• [Work instructions]: Copy exactly the lines of the records below, and only those lines, beginning with the line that contains "result = prod[XLEN-1:0];" and ending with the line that contains "(func7_in == FUNC7_MULDIV);".

• [Stored data]:
--- src/rtl/core_ex_mc_pkg.sv ---
// rtl/core_ex_mc_pkg.sv - shared codes and constants for the registered execute stage
package core_ex_mc_pkg;

  // ALU function codes from core_id; ADD..SLTU are contiguous so a range test selects them
  typedef enum logic [3:0] {
    ALU_ADD  = 4'd0,
    ALU_SUB  = 4'd1,
    ALU_SLL  = 4'd2,
    ALU_SRL  = 4'd3,
    ALU_SRA  = 4'd4,
    ALU_AND  = 4'd5,
    ALU_OR   = 4'd6,
    ALU_XOR  = 4'd7,
    ALU_SLT  = 4'd8,
    ALU_SLTU = 4'd9,
    ALU_NONE = 4'd15
  } alu_func_e;

  typedef enum logic [1:0] {
    MD_IDLE = 2'd0,
    MD_CALC = 2'd1,
    MD_DONE = 2'd2
  } md_state_e;

  // Compare codes carried on eval_val_in for branches
  localparam int CMP_EQ = 1;
  localparam int CMP_LT = 2;
  localparam int CMP_GT = 4;

  localparam logic [6:0] INST_TYPE_I = 7'b0010011;
  localparam logic [6:0] INST_TYPE_R = 7'b0110011;
  localparam logic [6:0] INST_TYPE_B = 7'b1100011;
  localparam logic [6:0] INST_JAL    = 7'b1101111;
  localparam logic [6:0] INST_JALR   = 7'b1100111;

  localparam logic [2:0] INST_FUNC3_BEQ  = 3'b000;
  localparam logic [2:0] INST_FUNC3_BNE  = 3'b001;
  localparam logic [2:0] INST_FUNC3_BLT  = 3'b100;
  localparam logic [2:0] INST_FUNC3_BGE  = 3'b101;
  localparam logic [2:0] INST_FUNC3_BLTU = 3'b110;
  localparam logic [2:0] INST_FUNC3_BGEU = 3'b111;

  localparam logic [2:0] INST_FUNC3_MUL    = 3'b000;
  localparam logic [2:0] INST_FUNC3_MULH   = 3'b001;
  localparam logic [2:0] INST_FUNC3_MULHSU = 3'b010;
  localparam logic [2:0] INST_FUNC3_MULHU  = 3'b011;
  localparam logic [2:0] INST_FUNC3_DIV    = 3'b100;
  localparam logic [2:0] INST_FUNC3_DIVU   = 3'b101;
  localparam logic [2:0] INST_FUNC3_REM    = 3'b110;
  localparam logic [2:0] INST_FUNC3_REMU   = 3'b111;

  localparam logic [6:0] FUNC7_MULDIV = 7'b0000001;

  localparam logic [31:0] ZERO_WORD       = 32'h0000_0000;
  localparam logic [31:0] CPU_RST_ADDRESS = 32'h0000_0000;
  localparam logic        JUMP_ENABLE     = 1'b1;
  localparam logic        JUMP_DISABLE    = 1'b0;
  localparam logic        HOLD_ENABLE     = 1'b1;
  localparam logic        HOLD_NONE       = 1'b0;

endpackage

--- src/rtl/core_ex_mc_muldiv.sv ---
// rtl/core_ex_mc_muldiv.sv - iterative RV32M multiply/divide unit
// Ports: clk, rst (sync, active-high), kill (abort to IDLE), start/func3/a/b (operation request),
//        busy (FSM not IDLE), done (FSM in DONE, result valid), result (selected MD result).
module core_ex_muldiv
  import core_ex_mc_pkg::*;
#(
  parameter int XLEN           = 32,
  parameter int BITS_PER_CYCLE = 1
) (
  input  logic            clk,
  input  logic            rst,
  input  logic            kill,
  input  logic            start,
  input  logic [2:0]      func3,
  input  logic [XLEN-1:0] a,
  input  logic [XLEN-1:0] b,
  output logic            busy,
  output logic            done,
  output logic [XLEN-1:0] result
);

  localparam int MD_CYCLES = XLEN / BITS_PER_CYCLE;
  localparam int CW        = $clog2(MD_CYCLES + 1);

  md_state_e       state, state_next;
  logic [CW-1:0]   cnt;
  logic [2:0]      op_q;
  logic [XLEN-1:0] op_b;
  // Multiply: {acc_hi, acc_lo} = {partial product, remaining multiplier bits}
  // Divide:   acc_hi = partial remainder, acc_lo = dividend bits shifting out / quotient bits shifting in
  logic [XLEN-1:0] acc_hi, acc_lo;
  logic            neg_a, neg_b, b_zero;

  logic            signed_a, signed_b, sa, sb, overflow;
  logic [XLEN-1:0] mag_a, mag_b;

  always_comb begin
    signed_a = (func3 == INST_FUNC3_MULH) || (func3 == INST_FUNC3_MULHSU) ||
               (func3 == INST_FUNC3_DIV)  || (func3 == INST_FUNC3_REM);
    signed_b = (func3 == INST_FUNC3_MULH) || (func3 == INST_FUNC3_DIV) ||
               (func3 == INST_FUNC3_REM);
    sa       = signed_a & a[XLEN-1];
    sb       = signed_b & b[XLEN-1];
    mag_a    = sa ? -a : a;
    mag_b    = sb ? -b : b;
    overflow = ((func3 == INST_FUNC3_DIV) || (func3 == INST_FUNC3_REM)) &&
               (a == {1'b1, {(XLEN-1){1'b0}}}) && (&b);
  end

  always_ff @(posedge clk) begin
    if (rst) state <= MD_IDLE;
    else     state <= state_next;
  end

  always_comb begin
    state_next = state;
    case (state)
      MD_IDLE: if (start) state_next = overflow ? MD_DONE : MD_CALC;
      MD_CALC: if (cnt == CW'(MD_CYCLES - 1)) state_next = MD_DONE;
      MD_DONE: state_next = MD_IDLE;
      default: state_next = MD_IDLE;
    endcase
    if (kill) state_next = MD_IDLE;
  end

  // One iteration step of both algorithms; the op latched at start picks which one is kept
  logic [XLEN+BITS_PER_CYCLE-1:0] mul_sum, mul_add;
  logic [XLEN:0]                  div_trial;
  logic [XLEN-1:0]                div_rem, div_quo;

  always_comb begin
    mul_add = {{BITS_PER_CYCLE{1'b0}}, op_b};
    mul_sum = {{BITS_PER_CYCLE{1'b0}}, acc_hi};
    for (int j = 0; j < BITS_PER_CYCLE; j++) begin
      if (acc_lo[j]) mul_sum = mul_sum + (mul_add << j);
    end
    div_rem   = acc_hi;
    div_quo   = acc_lo;
    div_trial = '0;
    for (int j = 0; j < BITS_PER_CYCLE; j++) begin
      div_trial = {div_rem, div_quo[XLEN-1]};
      div_quo   = {div_quo[XLEN-2:0], 1'b0};
      if (div_trial >= {1'b0, op_b}) begin
        div_trial  = div_trial - {1'b0, op_b};
        div_quo[0] = 1'b1;
      end
      div_rem = div_trial[XLEN-1:0];
    end
  end

  always_ff @(posedge clk) begin
    if (rst) begin
      cnt    <= '0;
      op_q   <= '0;
      op_b   <= '0;
      acc_hi <= '0;
      acc_lo <= '0;
      neg_a  <= 1'b0;
      neg_b  <= 1'b0;
      b_zero <= 1'b0;
    end else if ((state == MD_IDLE) && start && !kill) begin
      cnt    <= '0;
      op_q   <= func3;
      op_b   <= mag_b;
      acc_hi <= '0;
      // Overflow case bypasses the iterations: quotient = dividend, remainder = 0, no sign fix
      acc_lo <= overflow ? a : mag_a;
      neg_a  <= sa & ~overflow;
      neg_b  <= sb & ~overflow;
      b_zero <= (b == '0);
    end else if (state == MD_CALC) begin
      cnt <= cnt + 1'b1;
      if (op_q[2]) begin
        acc_hi <= div_rem;
        acc_lo <= div_quo;
      end else begin
        acc_hi <= mul_sum[XLEN+BITS_PER_CYCLE-1:BITS_PER_CYCLE];
        acc_lo <= {mul_sum[BITS_PER_CYCLE-1:0], acc_lo[XLEN-1:BITS_PER_CYCLE]};
      end
    end
  end

  logic [2*XLEN-1:0] prod;
  logic [XLEN-1:0]   quo, rem;

  always_comb begin
    prod = {acc_hi, acc_lo};
    if (neg_a ^ neg_b) prod = -prod;
    // Divide by zero keeps the all-ones quotient regardless of dividend sign
    quo    = ((neg_a ^ neg_b) && !b_zero) ? -acc_lo : acc_lo;
    rem    = neg_a ? -acc_hi : acc_hi;
    result = '0;
    case (op_q)
      INST_FUNC3_MUL:                                       result = prod[XLEN-1:0];
      INST_FUNC3_MULH, INST_FUNC3_MULHSU, INST_FUNC3_MULHU: result = prod[2*XLEN-1:XLEN];
      INST_FUNC3_DIV, INST_FUNC3_DIVU:                      result = quo;
      default:                                              result = rem;
    endcase
  end

  assign busy = (state != MD_IDLE);
  assign done = (state == MD_DONE);

endmodule

--- src/rtl/core_ex_mc.sv ---
// rtl/core_ex_mc.sv - registered execute stage with jump resolution and multi-cycle RV32M
// Ports: clk, rst (sync, active-high); ID/EX inputs (valid_in, flush_in, inst_addr_in, opcode_in,
//        func3_in, func7_in, func_in, eval_val_in, reg_we_in, reg_write_addr_in, reg1/reg2_data_in,
//        immI/immB/immJ_in); registered write-back (reg_we_out, reg_write_addr_out, reg_write_data_out);
//        combinational hold_flag_out, jump_flag_out, jump_addr_out; md_busy_out.
module core_ex_mc
  import core_ex_mc_pkg::*;
#(
  parameter int XLEN           = 32,
  parameter int REG_AW         = 5,
  parameter int BITS_PER_CYCLE = 1
) (
  input  logic              clk,
  input  logic              rst,
  input  logic              valid_in,
  input  logic              flush_in,
  input  logic [XLEN-1:0]   inst_addr_in,
  input  logic [6:0]        opcode_in,
  input  logic [2:0]        func3_in,
  input  logic [6:0]        func7_in,
  input  alu_func_e         func_in,
  input  logic [XLEN-1:0]   eval_val_in,
  input  logic              reg_we_in,
  input  logic [REG_AW-1:0] reg_write_addr_in,
  input  logic [XLEN-1:0]   reg1_data_in,
  input  logic [XLEN-1:0]   reg2_data_in,
  input  logic [XLEN-1:0]   immI_in,
  input  logic [XLEN-1:0]   immB_in,
  input  logic [XLEN-1:0]   immJ_in,
  output logic              reg_we_out,
  output logic [REG_AW-1:0] reg_write_addr_out,
  output logic [XLEN-1:0]   reg_write_data_out,
  output logic              hold_flag_out,
  output logic              jump_flag_out,
  output logic [XLEN-1:0]   jump_addr_out,
  output logic              md_busy_out
);

  logic              is_md, md_start, md_busy, md_done, simple_ok;
  logic [XLEN-1:0]   md_result, simple_data;
  logic [REG_AW-1:0] md_rd_q;
  logic              md_we_q;

  assign is_md     = (opcode_in == INST_TYPE_R) && (func7_in == FUNC7_MULDIV);
  assign md_start  = valid_in & ~flush_in & is_md & ~md_busy;
  assign simple_ok = valid_in & ~md_busy & ~is_md;

  core_ex_muldiv #(
    .XLEN           (XLEN),
    .BITS_PER_CYCLE (BITS_PER_CYCLE)
  ) u_muldiv (
    .clk    (clk),
    .rst    (rst),
    .kill   (flush_in),
    .start  (md_start),
    .func3  (func3_in),
    .a      (reg1_data_in),
    .b      (reg2_data_in),
    .busy   (md_busy),
    .done   (md_done),
    .result (md_result)
  );

  // Stall from the accept cycle through the last iteration; DONE lets the pipeline move
  assign hold_flag_out = (md_start | (md_busy & ~md_done)) ? HOLD_ENABLE : HOLD_NONE;
  assign md_busy_out   = md_busy;

  logic cmp_eq, cmp_lt, branch_taken;

  always_comb begin
    cmp_eq       = (eval_val_in == XLEN'(CMP_EQ));
    cmp_lt       = (eval_val_in == XLEN'(CMP_LT));
    branch_taken = 1'b0;
    case (func3_in)
      INST_FUNC3_BEQ:                  branch_taken = cmp_eq;
      INST_FUNC3_BNE:                  branch_taken = ~cmp_eq;
      INST_FUNC3_BLT, INST_FUNC3_BLTU: branch_taken = cmp_lt;
      INST_FUNC3_BGE, INST_FUNC3_BGEU: branch_taken = ~cmp_lt;
      default:                         branch_taken = 1'b0;
    endcase
  end

  always_comb begin
    jump_flag_out = JUMP_DISABLE;
    jump_addr_out = XLEN'(CPU_RST_ADDRESS);
    if (valid_in && !flush_in && !md_busy) begin
      case (opcode_in)
        INST_TYPE_B: if (branch_taken) begin
          jump_flag_out = JUMP_ENABLE;
          jump_addr_out = inst_addr_in + immB_in;
        end
        INST_JAL: begin
          jump_flag_out = JUMP_ENABLE;
          jump_addr_out = inst_addr_in + immJ_in;
        end
        INST_JALR: begin
          jump_flag_out = JUMP_ENABLE;
          jump_addr_out = (reg1_data_in + immI_in) & {{(XLEN-1){1'b1}}, 1'b0};
        end
        default: ;
      endcase
    end
  end

  always_comb begin
    simple_data = XLEN'(ZERO_WORD);
    if (((opcode_in == INST_TYPE_I) || (opcode_in == INST_TYPE_R)) && (func_in <= ALU_SLTU))
      simple_data = eval_val_in;
    else if ((opcode_in == INST_JAL) || (opcode_in == INST_JALR))
      simple_data = eval_val_in;
  end

  always_ff @(posedge clk) begin
    if (rst) begin
      md_rd_q <= '0;
      md_we_q <= 1'b0;
    end else if (md_start) begin
      md_rd_q <= reg_write_addr_in;
      md_we_q <= reg_we_in;
    end
  end

  always_ff @(posedge clk) begin
    if (rst || flush_in) begin
      reg_we_out         <= 1'b0;
      reg_write_addr_out <= '0;
      reg_write_data_out <= '0;
    end else if (md_done) begin
      reg_we_out         <= md_we_q & (md_rd_q != '0);
      reg_write_addr_out <= md_rd_q;
      reg_write_data_out <= md_result;
    end else if (simple_ok) begin
      reg_we_out         <= reg_we_in & (reg_write_addr_in != '0);
      reg_write_addr_out <= reg_write_addr_in;
      reg_write_data_out <= simple_data;
    end else begin
      reg_we_out         <= 1'b0;
      reg_write_addr_out <= '0;
      reg_write_data_out <= '0;
    end
  end

endmodule

--- config.mk ---
export PLATFORM = sky130hd
export DESIGN_NAME = core_ex_mc
export DESIGN_NICKNAME = d
export VERILOG_FILES = /design/src/rtl/core_ex_mc_pkg.sv /design/src/rtl/core_ex_mc_muldiv.sv /design/src/rtl/core_ex_mc.sv
export SDC_FILE = /design/constraint.sdc
export NUM_CORES = 1
export LEC_CHECK = 0
export BUFFER_PORTS_ARGS = -buffer_cell sky130_fd_sc_hd__buf_2
export CELL_PAD_IN_SITES_DETAIL_PLACEMENT = 1
export CELL_PAD_IN_SITES_GLOBAL_PLACEMENT = 2
export CORE_ASPECT_RATIO = 1.25
export CORE_UTILIZATION = 36
export CTS_CLUSTER_SIZE = 28
export DETAILED_ROUTE_END_ITERATION = 6
export GPL_ROUTABILITY_DRIVEN = 1
export HOLD_SLACK_MARGIN = 0.15
export PLACE_DENSITY = 0.85
export SKIP_LAST_GASP = 1
export SLEW_MARGIN = 20
export SYNTH_ARGS = -nofsm -noshare
export SYNTH_HDL_FRONTEND = slang
export SYNTH_SLANG_ARGS = --single-unit
--- constraint.sdc ---
create_clock -name clk -period 5.36 [get_ports clk]
set_input_delay 0.268 -clock clk [delete_from_list [all_inputs] [get_ports clk]]
set_output_delay 0.268 -clock clk [all_outputs]
set_load 0.03 [all_outputs]
# After elaboration in Yosys (flattened, before gate mapping)
# Cells that the tools add are included.
# Widths: inputs -> output; s select.
dict set report totals {
  register_bits 154
  input_bits 255
  output_inout_bits 73
  elab_cells 145
}
dict set report classes {
  n_addsub 11
  n_lt_le_gt_ge 2
  eq_ne 25
  muxes 34
  n_bitwise 21
  reduce_logical 38
}
# op count
set op_table {}
lappend op_table {{$mux 32} 16}
lappend op_table {{$pmux 32 s3} 2}
lappend op_table {{$neg 32->32} 4}
lappend op_table {{$add 32x32->32} 3}
lappend op_table {{$mux 64} 1}
lappend op_table {{$neg 64->64} 1}
lappend op_table {{$add 32x32->33} 1}
lappend op_table {{$ge 33x32->1} 1}
lappend op_table {{$mux 33} 1}
lappend op_table {{$eq 32x1->1 const B} 1}
lappend op_table {{$eq 32x2->1 const B} 1}
lappend op_table {{$eq 32x32->1 const B} 1}
lappend op_table {{$logic_not 32->1} 1}
lappend op_table {{$reduce_and 32->1} 1}
lappend op_table {{$sub 32x32->32} 1}
lappend op_table {{$eq 7x7->1 const B} 3}
lappend op_table {{$eq 3x3->1 const B} 6}
lappend op_table {{$and 1x1->1} 12}
lappend op_table {{$reduce_or 2->1} 6}
lappend op_table {{$mux 5} 2}
lappend op_table {{$reduce_bool 5->1} 2}
lappend op_table {{$eq 3x2->1 const B} 3}
lappend op_table {{$logic_and 1x1->1} 9}
lappend op_table {{$logic_or 1x1->1} 9}
lappend op_table {{25 further kinds} 43}

# Logic depth before layout (Yosys ltp)
# Gate-level depths: netlist of run 1.
dict set report depth {
  ltp_word 8
  mapped_depth 15
  mapped_depth_nobuf 13
}

# Cells and area by module
# A second synthesis of run 1 with hierarchy kept.
dict set report unflattened {
  hier_cells 2941
  hier_area_um2 20589.7
}
# mod instances cells_each area_per_inst_um2 seq_area_each_um2
set by_module_without_submodules {}
lappend by_module_without_submodules {core_ex_muldiv 1 1921 13140.1 2202.1}
lappend by_module_without_submodules {core_ex_mc 1 1020 7449.6 880.8}

# Worst setup path before layout of run 1
# No wires, ideal clock.
dict set report synth_path {
  path_type {input -> output}
  from {in inst_addr_in[0]}
  to {out jump_addr_out[30]}
  arrival_ns 3.307
  required_ns 5.092
  setup_slack_ns 1.785
  stages 13
  path_buffers 0
  path_cell_list {ha_1 > inv_1 > fa_1 > nor2b_1 > o31a_1 > o311ai_0 > a21oi_1 > o31ai_1 > o31ai_1 > a2111oi_0 > o21a_1 > o21ai_0 > a31oi_1}
}
dict set report synth_via {
  elab_chain_len 4
  elab_cells_between_ends 5
  cone_classes {add/sub (2); mux (3)}
}
# item line
set synth_lines {}
lappend synth_lines {{start: declaration} core_ex_mc.sv:17} ;# input logic [XLEN-1:0] inst_addr_in,
lappend synth_lines {{$add 32x32->32} core_ex_mc.sv:90} ;# jump_addr_out = inst_addr_in + immB_in;
lappend synth_lines {{$mux 32} core_ex_mc.sv:88} ;# INST_TYPE_B: if (branch_taken) begin
lappend synth_lines {{$pmux 32 s3 *} core_ex_mc.sv:87} ;# case (opcode_in)
lappend synth_lines {{$mux 32 *} core_ex_mc.sv:86} ;# if (valid_in && !flush_in && !md_busy) begin
lappend synth_lines {{end: declaration} core_ex_mc.sv:35} ;# output logic [XLEN-1:0] jump_addr_out,
# Mark *: on every way between the ends. The rest lies on a longest branch, timed or not.

# Final worst setup path of run 1
dict set report layout_path {
  from {in eval_val_in[28]}
  to {out jump_addr_out[31]}
}
dict set report layout_via {
  elab_chain_len 6
  elab_cells_between_ends 8
  cone_classes {eq/ne (2); mux (4); bitwise (2)}
}
# item line
set layout_lines {}
lappend layout_lines {{start: declaration} core_ex_mc.sv:22} ;# input logic [XLEN-1:0] eval_val_in,
lappend layout_lines {{$eq 32x2->1 or $eq 32x1->1 (tied branches)} {core_ex_mc.sv:72, core_ex_mc.sv:71}}
lappend layout_lines {{$not 1->1, on equally long branches} {core_ex_mc.sv:78, core_ex_mc.sv:76}}
lappend layout_lines {{$pmux 1 s4 *} core_ex_mc.sv:74} ;# case (func3_in)
lappend layout_lines {{$mux 32 *} core_ex_mc.sv:88}
lappend layout_lines {{$pmux 32 s3 *} core_ex_mc.sv:87}
lappend layout_lines {{$mux 32 *} core_ex_mc.sv:86}
# Marks and branches as above.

• [Response to the exercise]:
      INST_FUNC3_MUL:                                       result = prod[XLEN-1:0];
      INST_FUNC3_MULH, INST_FUNC3_MULHSU, INST_FUNC3_MULHU: result = prod[2*XLEN-1:XLEN];
      INST_FUNC3_DIV, INST_FUNC3_DIVU:                      result = quo;
      default:                                              result = rem;
    endcase
  end

  assign busy = (state != MD_IDLE);
  assign done = (state == MD_DONE);

endmodule

--- src/rtl/core_ex_mc.sv ---
// rtl/core_ex_mc.sv - registered execute stage with jump resolution and multi-cycle RV32M
// Ports: clk, rst (sync, active-high); ID/EX inputs (valid_in, flush_in, inst_addr_in, opcode_in,
//        func3_in, func7_in, func_in, eval_val_in, reg_we_in, reg_write_addr_in, reg1/reg2_data_in,
//        immI/immB/immJ_in); registered write-back (reg_we_out, reg_write_addr_out, reg_write_data_out);
//        combinational hold_flag_out, jump_flag_out, jump_addr_out; md_busy_out.
module core_ex_mc
  import core_ex_mc_pkg::*;
#(
  parameter int XLEN           = 32,
  parameter int REG_AW         = 5,
  parameter int BITS_PER_CYCLE = 1
) (
  input  logic              clk,
  input  logic              rst,
  input  logic              valid_in,
  input  logic              flush_in,
  input  logic [XLEN-1:0]   inst_addr_in,
  input  logic [6:0]        opcode_in,
  input  logic [2:0]        func3_in,
  input  logic [6:0]        func7_in,
  input  alu_func_e         func_in,
  input  logic [XLEN-1:0]   eval_val_in,
  input  logic              reg_we_in,
  input  logic [REG_AW-1:0] reg_write_addr_in,
  input  logic [XLEN-1:0]   reg1_data_in,
  input  logic [XLEN-1:0]   reg2_data_in,
  input  logic [XLEN-1:0]   immI_in,
  input  logic [XLEN-1:0]   immB_in,
  input  logic [XLEN-1:0]   immJ_in,
  output logic              reg_we_out,
  output logic [REG_AW-1:0] reg_write_addr_out,
  output logic [XLEN-1:0]   reg_write_data_out,
  output logic              hold_flag_out,
  output logic              jump_flag_out,
  output logic [XLEN-1:0]   jump_addr_out,
  output logic              md_busy_out
);

  logic              is_md, md_start, md_busy, md_done, simple_ok;
  logic [XLEN-1:0]   md_result, simple_data;
  logic [REG_AW-1:0] md_rd_q;
  logic              md_we_q;

  assign is_md     = (opcode_in == INST_TYPE_R) && (func7_in == FUNC7_MULDIV);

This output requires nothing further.